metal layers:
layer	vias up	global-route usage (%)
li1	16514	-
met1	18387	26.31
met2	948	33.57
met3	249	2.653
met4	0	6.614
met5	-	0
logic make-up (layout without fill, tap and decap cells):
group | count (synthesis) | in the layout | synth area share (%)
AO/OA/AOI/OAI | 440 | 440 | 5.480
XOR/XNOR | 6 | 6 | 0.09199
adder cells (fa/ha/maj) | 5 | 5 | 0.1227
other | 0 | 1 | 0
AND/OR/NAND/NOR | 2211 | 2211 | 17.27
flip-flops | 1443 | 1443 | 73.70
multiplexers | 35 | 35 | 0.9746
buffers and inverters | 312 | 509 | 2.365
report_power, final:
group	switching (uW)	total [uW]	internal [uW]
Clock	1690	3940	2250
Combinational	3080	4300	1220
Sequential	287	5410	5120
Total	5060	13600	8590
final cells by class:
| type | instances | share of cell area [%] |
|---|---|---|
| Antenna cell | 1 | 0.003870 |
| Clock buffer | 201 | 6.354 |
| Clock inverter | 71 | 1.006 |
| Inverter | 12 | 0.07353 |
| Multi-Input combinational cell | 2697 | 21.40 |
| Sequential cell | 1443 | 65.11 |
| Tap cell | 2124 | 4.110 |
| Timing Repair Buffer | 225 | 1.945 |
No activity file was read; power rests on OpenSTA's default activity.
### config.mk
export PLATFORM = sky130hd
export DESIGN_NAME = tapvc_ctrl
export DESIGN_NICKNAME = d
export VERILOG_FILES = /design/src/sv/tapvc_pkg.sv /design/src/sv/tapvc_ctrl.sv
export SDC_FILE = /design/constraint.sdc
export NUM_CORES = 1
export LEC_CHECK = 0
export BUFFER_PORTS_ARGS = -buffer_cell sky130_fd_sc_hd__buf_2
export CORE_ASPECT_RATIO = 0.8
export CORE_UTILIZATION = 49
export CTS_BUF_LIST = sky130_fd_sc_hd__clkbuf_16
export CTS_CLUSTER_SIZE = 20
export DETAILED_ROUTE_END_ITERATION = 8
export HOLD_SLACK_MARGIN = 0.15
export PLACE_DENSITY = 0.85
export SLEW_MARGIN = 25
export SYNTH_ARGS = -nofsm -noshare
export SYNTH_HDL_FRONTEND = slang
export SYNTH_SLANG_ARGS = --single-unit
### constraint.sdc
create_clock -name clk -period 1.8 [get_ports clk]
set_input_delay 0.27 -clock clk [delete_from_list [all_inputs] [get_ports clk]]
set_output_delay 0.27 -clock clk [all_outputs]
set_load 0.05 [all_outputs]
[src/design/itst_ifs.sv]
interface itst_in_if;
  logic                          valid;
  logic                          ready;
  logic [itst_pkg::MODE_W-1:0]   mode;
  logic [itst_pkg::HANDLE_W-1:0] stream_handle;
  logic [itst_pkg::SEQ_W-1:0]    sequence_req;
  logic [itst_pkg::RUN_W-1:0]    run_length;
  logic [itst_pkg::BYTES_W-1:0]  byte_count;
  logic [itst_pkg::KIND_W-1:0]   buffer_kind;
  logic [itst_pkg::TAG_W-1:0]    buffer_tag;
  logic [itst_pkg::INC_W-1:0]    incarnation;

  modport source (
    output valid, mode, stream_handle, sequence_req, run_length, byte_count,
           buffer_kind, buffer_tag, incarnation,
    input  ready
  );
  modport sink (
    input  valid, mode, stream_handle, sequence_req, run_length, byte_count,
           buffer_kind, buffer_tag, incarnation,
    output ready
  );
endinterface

════

WORK INSTRUCTION
A single number is needed: how many lines of the material contain the word "final".

TASK OUTPUT
2